# Problem to work on:
Set down exactly the lines below between the line holding "3_5_place_dp: 450 / alu_in_b[1] / rst_n / 1" and the line holding "gates resized for setup: 45 / 0", inclusive; no other line belongs in the answer.

(Dataset entries)
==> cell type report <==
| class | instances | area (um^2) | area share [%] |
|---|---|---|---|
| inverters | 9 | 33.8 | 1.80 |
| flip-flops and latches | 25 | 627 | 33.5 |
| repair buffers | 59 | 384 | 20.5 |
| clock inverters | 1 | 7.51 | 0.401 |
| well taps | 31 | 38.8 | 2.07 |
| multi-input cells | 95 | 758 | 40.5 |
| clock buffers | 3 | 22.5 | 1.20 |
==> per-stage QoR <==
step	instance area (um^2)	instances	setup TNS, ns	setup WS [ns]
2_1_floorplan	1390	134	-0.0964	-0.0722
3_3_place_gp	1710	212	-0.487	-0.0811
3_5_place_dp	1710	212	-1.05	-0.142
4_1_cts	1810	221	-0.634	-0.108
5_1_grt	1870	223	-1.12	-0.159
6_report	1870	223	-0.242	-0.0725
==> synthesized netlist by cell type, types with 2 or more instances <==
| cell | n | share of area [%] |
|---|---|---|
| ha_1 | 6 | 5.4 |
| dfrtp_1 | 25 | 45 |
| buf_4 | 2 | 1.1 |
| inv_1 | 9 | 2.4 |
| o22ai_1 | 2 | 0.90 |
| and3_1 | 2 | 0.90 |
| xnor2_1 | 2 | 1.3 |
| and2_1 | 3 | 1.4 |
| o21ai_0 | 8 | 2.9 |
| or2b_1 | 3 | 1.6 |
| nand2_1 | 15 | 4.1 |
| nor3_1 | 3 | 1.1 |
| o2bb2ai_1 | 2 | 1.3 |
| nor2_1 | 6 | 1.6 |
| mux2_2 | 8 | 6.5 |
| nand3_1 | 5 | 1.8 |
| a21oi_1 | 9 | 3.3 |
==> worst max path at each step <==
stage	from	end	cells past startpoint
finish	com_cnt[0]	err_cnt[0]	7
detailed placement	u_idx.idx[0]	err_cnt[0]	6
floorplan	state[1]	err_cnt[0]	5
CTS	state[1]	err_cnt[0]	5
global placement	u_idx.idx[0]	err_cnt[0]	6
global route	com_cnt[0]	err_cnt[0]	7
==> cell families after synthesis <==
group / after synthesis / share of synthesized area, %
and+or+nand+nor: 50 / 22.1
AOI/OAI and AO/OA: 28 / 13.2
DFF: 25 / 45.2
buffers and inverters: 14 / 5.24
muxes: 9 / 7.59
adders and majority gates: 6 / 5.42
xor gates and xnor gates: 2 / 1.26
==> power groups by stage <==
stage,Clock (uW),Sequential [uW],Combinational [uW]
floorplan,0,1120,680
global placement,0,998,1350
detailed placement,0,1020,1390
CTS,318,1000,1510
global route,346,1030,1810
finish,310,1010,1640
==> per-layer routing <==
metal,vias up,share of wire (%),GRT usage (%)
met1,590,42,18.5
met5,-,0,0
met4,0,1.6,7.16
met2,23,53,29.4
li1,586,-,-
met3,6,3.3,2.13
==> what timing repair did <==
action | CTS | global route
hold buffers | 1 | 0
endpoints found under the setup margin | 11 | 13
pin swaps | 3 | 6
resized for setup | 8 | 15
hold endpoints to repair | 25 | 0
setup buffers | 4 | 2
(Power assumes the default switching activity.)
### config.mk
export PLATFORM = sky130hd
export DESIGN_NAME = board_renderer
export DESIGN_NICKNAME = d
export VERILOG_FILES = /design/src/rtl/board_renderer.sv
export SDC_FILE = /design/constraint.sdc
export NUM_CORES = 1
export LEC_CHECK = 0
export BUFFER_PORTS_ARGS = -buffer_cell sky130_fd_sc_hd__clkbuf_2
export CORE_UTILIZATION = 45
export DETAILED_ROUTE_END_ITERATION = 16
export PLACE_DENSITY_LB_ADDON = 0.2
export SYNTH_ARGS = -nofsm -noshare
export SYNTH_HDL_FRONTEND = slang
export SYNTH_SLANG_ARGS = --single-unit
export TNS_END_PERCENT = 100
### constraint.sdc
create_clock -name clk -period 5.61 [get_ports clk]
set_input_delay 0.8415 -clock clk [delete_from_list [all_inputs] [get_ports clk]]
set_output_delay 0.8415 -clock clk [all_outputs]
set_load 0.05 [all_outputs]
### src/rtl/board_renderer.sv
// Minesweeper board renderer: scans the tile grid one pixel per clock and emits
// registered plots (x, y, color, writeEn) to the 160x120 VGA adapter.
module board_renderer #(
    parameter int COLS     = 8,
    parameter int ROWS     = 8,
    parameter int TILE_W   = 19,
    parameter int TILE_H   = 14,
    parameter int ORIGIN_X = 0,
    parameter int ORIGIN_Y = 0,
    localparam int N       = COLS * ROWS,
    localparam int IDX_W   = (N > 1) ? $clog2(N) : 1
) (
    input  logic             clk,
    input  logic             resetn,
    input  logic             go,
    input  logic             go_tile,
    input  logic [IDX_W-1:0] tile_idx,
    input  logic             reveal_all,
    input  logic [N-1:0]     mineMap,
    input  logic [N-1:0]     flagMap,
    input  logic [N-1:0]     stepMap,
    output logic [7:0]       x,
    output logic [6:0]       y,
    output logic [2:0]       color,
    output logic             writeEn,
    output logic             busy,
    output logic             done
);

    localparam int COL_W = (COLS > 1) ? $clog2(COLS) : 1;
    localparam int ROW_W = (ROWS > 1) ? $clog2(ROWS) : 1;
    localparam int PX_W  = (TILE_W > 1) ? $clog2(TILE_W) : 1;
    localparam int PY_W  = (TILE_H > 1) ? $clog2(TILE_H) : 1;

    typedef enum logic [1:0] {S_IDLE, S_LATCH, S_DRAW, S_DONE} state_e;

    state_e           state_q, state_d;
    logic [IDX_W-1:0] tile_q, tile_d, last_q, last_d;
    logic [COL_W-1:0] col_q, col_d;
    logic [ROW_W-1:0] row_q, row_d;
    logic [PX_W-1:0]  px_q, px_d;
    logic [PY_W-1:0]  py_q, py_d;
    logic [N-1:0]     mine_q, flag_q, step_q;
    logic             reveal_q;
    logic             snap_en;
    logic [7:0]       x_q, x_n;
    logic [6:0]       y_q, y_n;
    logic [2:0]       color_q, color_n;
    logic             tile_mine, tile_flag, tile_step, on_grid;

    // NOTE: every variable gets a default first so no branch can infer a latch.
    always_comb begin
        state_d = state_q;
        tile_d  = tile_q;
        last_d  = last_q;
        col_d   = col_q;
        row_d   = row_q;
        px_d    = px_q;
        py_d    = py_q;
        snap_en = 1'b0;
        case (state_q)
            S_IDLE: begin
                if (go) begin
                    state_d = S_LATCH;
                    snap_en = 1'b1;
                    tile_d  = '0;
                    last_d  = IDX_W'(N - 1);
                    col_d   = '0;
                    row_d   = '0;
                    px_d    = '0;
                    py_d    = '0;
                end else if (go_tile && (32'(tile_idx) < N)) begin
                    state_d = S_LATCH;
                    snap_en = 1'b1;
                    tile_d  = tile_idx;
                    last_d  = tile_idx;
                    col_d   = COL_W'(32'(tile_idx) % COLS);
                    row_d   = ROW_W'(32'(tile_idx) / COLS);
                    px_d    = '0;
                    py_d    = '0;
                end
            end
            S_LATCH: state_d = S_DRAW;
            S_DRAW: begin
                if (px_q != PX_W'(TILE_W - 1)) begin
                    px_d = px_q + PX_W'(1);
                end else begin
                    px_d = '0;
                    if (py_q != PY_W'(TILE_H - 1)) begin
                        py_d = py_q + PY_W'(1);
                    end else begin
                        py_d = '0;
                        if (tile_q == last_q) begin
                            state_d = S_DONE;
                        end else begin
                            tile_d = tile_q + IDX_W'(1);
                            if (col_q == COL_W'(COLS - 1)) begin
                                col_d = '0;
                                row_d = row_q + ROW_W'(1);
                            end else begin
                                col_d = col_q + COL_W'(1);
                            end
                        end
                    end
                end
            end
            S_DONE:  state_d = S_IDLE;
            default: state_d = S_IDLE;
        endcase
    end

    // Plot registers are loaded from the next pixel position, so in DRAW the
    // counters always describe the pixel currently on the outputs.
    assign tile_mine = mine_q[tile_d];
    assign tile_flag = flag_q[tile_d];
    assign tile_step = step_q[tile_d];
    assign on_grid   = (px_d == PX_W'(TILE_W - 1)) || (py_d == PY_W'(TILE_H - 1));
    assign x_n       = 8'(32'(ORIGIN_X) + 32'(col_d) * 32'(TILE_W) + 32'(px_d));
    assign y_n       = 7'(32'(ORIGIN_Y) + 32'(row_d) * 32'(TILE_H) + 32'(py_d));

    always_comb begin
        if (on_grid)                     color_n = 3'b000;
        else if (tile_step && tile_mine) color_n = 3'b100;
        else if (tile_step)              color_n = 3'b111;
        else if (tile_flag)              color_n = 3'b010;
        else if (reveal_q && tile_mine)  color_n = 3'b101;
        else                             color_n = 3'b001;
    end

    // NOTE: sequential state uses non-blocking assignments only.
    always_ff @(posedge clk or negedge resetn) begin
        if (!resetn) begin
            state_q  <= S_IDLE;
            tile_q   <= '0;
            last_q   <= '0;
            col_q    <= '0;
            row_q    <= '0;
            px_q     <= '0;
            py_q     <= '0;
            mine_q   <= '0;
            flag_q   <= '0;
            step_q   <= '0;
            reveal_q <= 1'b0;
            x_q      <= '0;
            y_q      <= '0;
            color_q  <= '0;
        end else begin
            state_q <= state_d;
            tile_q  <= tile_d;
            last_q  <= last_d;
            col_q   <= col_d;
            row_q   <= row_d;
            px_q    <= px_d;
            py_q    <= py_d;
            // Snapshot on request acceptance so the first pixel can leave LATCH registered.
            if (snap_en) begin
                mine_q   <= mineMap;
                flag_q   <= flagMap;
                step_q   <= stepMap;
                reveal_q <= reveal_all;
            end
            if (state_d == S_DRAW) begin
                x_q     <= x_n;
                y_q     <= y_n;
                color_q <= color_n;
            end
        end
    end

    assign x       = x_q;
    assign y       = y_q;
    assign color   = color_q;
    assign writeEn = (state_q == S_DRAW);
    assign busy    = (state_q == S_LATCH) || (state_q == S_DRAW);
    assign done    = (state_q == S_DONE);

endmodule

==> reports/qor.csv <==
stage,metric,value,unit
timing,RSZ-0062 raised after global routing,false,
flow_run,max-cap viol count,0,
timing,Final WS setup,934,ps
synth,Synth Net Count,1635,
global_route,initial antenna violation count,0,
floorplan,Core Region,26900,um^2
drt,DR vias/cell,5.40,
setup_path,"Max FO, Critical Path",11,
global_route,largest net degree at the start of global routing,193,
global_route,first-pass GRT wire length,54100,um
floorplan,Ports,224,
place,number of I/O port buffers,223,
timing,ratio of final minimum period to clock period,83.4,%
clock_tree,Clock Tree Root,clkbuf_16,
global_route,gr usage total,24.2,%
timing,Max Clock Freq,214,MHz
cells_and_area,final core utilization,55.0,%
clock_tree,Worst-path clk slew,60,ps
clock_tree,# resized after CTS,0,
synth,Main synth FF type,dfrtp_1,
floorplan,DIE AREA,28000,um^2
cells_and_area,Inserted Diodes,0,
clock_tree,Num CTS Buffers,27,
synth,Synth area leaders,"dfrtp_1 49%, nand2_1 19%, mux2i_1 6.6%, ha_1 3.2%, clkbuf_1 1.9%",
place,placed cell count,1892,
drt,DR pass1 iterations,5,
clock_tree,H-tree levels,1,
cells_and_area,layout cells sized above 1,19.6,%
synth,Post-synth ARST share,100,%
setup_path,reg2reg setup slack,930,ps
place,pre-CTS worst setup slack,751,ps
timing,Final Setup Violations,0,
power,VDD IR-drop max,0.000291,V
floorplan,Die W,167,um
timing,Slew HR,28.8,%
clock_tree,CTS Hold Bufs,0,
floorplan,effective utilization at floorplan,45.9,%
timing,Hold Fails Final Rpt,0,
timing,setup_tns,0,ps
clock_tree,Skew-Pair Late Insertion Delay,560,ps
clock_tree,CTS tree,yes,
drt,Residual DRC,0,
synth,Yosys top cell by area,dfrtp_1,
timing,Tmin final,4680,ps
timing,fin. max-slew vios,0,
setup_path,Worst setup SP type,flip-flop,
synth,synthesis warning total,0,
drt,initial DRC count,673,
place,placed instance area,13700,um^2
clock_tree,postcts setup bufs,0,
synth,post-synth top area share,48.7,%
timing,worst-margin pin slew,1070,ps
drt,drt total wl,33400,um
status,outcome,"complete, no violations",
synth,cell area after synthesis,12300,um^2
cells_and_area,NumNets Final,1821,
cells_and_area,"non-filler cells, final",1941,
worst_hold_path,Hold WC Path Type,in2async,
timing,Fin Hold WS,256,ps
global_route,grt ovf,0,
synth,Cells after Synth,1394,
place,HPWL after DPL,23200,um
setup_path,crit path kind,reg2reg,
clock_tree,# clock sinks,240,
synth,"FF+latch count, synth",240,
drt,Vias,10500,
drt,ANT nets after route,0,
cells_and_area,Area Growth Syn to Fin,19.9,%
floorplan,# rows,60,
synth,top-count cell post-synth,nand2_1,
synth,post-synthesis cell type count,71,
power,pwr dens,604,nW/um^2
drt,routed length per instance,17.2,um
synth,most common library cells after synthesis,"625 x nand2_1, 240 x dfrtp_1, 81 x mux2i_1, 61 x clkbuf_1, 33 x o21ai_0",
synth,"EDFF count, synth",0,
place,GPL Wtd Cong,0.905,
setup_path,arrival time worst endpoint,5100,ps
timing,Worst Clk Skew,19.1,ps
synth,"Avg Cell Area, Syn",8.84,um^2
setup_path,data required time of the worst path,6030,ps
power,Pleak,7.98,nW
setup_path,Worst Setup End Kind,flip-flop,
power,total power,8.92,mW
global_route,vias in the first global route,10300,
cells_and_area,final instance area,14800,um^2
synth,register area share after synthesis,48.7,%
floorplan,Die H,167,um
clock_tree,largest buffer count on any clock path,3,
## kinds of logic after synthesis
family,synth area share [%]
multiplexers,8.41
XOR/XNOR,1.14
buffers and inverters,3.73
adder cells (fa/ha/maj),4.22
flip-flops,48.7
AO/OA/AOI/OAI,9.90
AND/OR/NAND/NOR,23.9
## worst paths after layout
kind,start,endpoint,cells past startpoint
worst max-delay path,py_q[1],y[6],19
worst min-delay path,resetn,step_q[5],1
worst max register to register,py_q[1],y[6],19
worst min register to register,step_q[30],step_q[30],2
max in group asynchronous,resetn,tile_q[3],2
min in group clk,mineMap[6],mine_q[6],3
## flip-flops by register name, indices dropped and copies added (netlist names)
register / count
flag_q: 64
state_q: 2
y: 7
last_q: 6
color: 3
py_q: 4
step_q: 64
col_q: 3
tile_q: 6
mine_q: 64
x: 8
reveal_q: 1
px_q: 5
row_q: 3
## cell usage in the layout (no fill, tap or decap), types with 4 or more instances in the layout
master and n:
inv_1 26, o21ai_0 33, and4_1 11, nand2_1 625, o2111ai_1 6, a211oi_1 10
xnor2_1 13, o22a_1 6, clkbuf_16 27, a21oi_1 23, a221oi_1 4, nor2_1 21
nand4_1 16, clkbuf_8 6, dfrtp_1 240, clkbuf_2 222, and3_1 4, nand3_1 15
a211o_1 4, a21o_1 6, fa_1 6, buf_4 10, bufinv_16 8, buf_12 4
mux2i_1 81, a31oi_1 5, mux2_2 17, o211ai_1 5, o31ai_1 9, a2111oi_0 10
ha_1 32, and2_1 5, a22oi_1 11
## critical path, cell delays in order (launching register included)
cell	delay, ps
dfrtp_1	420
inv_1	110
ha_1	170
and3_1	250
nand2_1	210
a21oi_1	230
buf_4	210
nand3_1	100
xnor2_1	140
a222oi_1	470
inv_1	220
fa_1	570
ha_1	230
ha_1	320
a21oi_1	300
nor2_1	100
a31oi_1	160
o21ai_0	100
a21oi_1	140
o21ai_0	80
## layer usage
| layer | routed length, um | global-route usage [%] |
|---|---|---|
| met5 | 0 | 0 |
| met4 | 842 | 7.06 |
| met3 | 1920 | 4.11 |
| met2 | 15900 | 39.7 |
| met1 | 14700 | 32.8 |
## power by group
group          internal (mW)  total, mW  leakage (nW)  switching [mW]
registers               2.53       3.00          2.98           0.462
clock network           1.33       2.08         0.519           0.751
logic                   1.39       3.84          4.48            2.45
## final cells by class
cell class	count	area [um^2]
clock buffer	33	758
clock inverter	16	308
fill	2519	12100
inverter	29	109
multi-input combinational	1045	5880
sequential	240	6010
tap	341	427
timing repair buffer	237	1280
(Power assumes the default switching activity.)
--
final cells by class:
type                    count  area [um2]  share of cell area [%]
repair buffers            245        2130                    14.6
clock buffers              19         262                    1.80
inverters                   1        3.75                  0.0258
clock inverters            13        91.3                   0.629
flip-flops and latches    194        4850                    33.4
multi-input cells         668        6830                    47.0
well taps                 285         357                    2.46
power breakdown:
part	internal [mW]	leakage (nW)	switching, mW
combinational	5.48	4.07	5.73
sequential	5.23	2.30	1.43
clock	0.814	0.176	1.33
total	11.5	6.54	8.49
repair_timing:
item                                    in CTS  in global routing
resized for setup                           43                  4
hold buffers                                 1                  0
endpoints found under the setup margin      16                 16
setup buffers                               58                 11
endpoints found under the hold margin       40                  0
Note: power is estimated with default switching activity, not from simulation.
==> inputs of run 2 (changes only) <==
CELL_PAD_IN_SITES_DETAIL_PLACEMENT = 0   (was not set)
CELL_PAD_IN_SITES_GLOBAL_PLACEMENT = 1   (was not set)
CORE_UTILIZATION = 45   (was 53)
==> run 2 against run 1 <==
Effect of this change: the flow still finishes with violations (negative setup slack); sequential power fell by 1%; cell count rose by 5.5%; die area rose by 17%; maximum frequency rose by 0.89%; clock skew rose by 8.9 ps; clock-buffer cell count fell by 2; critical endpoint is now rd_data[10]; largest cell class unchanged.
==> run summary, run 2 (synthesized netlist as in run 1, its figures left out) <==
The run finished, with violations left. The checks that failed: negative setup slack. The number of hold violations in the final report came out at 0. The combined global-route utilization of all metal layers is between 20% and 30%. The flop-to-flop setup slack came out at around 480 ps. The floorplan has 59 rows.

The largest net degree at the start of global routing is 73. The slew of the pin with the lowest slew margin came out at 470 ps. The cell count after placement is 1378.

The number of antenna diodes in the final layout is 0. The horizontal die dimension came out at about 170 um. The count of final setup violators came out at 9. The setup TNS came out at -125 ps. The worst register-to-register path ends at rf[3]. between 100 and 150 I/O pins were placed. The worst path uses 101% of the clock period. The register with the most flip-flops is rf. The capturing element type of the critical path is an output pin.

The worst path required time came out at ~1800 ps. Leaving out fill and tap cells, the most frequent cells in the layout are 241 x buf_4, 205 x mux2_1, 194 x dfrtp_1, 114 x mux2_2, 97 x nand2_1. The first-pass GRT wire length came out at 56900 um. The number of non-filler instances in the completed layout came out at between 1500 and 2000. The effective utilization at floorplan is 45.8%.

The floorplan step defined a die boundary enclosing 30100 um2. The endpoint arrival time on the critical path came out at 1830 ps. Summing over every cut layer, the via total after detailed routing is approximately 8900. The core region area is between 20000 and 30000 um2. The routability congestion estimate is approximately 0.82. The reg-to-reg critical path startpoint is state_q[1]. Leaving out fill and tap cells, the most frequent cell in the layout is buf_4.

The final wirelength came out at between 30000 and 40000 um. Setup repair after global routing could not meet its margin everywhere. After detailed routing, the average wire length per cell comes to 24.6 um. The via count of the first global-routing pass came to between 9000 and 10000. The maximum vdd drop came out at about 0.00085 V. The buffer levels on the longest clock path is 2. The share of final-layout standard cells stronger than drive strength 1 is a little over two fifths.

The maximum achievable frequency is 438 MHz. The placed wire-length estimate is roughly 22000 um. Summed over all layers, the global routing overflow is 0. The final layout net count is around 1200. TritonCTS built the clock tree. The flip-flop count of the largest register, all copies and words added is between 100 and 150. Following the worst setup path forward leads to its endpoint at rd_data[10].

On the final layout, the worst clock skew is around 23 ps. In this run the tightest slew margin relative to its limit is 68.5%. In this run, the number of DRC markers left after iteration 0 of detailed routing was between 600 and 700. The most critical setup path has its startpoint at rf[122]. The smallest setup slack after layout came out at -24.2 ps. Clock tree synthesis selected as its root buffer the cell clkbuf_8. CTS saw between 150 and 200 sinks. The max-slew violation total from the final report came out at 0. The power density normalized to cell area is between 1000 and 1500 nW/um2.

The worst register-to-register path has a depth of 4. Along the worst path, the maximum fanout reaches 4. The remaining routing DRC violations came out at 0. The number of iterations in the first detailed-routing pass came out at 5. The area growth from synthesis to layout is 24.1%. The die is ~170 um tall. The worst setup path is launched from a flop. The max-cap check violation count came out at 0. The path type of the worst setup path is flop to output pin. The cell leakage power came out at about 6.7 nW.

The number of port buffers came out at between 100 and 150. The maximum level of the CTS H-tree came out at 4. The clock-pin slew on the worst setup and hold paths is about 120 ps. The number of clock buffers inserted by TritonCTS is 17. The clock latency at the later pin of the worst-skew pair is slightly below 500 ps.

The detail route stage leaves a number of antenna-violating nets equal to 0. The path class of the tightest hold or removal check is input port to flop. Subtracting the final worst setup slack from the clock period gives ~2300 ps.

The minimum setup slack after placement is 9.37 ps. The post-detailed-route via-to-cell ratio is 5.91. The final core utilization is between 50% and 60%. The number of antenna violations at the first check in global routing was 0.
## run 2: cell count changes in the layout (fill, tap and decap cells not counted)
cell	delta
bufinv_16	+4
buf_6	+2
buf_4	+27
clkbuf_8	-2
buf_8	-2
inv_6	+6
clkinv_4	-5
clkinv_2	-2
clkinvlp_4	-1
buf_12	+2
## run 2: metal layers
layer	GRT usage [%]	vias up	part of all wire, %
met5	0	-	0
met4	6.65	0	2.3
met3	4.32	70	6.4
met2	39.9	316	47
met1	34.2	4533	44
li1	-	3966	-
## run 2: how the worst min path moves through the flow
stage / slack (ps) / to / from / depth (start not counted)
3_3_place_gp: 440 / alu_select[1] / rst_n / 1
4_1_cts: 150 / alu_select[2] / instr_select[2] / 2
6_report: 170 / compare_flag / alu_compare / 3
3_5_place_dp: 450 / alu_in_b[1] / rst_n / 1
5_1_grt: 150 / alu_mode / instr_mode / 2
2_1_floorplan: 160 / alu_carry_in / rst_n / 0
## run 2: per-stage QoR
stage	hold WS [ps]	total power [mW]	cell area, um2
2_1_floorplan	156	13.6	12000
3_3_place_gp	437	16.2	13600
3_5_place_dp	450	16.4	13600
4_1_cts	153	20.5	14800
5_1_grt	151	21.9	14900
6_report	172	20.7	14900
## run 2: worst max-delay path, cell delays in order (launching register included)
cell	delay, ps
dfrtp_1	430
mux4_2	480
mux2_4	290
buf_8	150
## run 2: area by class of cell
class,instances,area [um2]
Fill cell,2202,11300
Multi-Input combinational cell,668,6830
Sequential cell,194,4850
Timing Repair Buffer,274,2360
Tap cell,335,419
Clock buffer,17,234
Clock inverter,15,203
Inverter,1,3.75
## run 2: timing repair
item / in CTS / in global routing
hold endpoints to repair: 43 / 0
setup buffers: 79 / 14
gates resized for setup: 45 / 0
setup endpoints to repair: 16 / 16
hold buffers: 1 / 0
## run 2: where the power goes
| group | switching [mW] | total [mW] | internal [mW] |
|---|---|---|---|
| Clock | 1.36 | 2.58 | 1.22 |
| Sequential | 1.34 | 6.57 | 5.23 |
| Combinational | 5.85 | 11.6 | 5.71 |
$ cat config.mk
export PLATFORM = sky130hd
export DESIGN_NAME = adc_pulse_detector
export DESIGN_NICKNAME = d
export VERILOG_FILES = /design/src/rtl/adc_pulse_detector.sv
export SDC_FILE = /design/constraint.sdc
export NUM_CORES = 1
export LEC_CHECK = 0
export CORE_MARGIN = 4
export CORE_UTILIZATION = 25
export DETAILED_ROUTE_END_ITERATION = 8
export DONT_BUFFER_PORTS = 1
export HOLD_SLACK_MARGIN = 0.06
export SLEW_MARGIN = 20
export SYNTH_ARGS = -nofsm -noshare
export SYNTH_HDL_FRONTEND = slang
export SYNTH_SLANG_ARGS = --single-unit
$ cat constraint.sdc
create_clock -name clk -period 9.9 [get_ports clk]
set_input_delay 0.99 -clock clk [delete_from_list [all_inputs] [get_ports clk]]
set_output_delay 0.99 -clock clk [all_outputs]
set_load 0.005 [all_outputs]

# Task solution:
3_5_place_dp: 450 / alu_in_b[1] / rst_n / 1
5_1_grt: 150 / alu_mode / instr_mode / 2
2_1_floorplan: 160 / alu_carry_in / rst_n / 0
## run 2: per-stage QoR
stage	hold WS [ps]	total power [mW]	cell area, um2
2_1_floorplan	156	13.6	12000
3_3_place_gp	437	16.2	13600
3_5_place_dp	450	16.4	13600
4_1_cts	153	20.5	14800
5_1_grt	151	21.9	14900
6_report	172	20.7	14900
## run 2: worst max-delay path, cell delays in order (launching register included)
cell	delay, ps
dfrtp_1	430
mux4_2	480
mux2_4	290
buf_8	150
## run 2: area by class of cell
class,instances,area [um2]
Fill cell,2202,11300
Multi-Input combinational cell,668,6830
Sequential cell,194,4850
Timing Repair Buffer,274,2360
Tap cell,335,419
Clock buffer,17,234
Clock inverter,15,203
Inverter,1,3.75
## run 2: timing repair
item / in CTS / in global routing
hold endpoints to repair: 43 / 0
setup buffers: 79 / 14
gates resized for setup: 45 / 0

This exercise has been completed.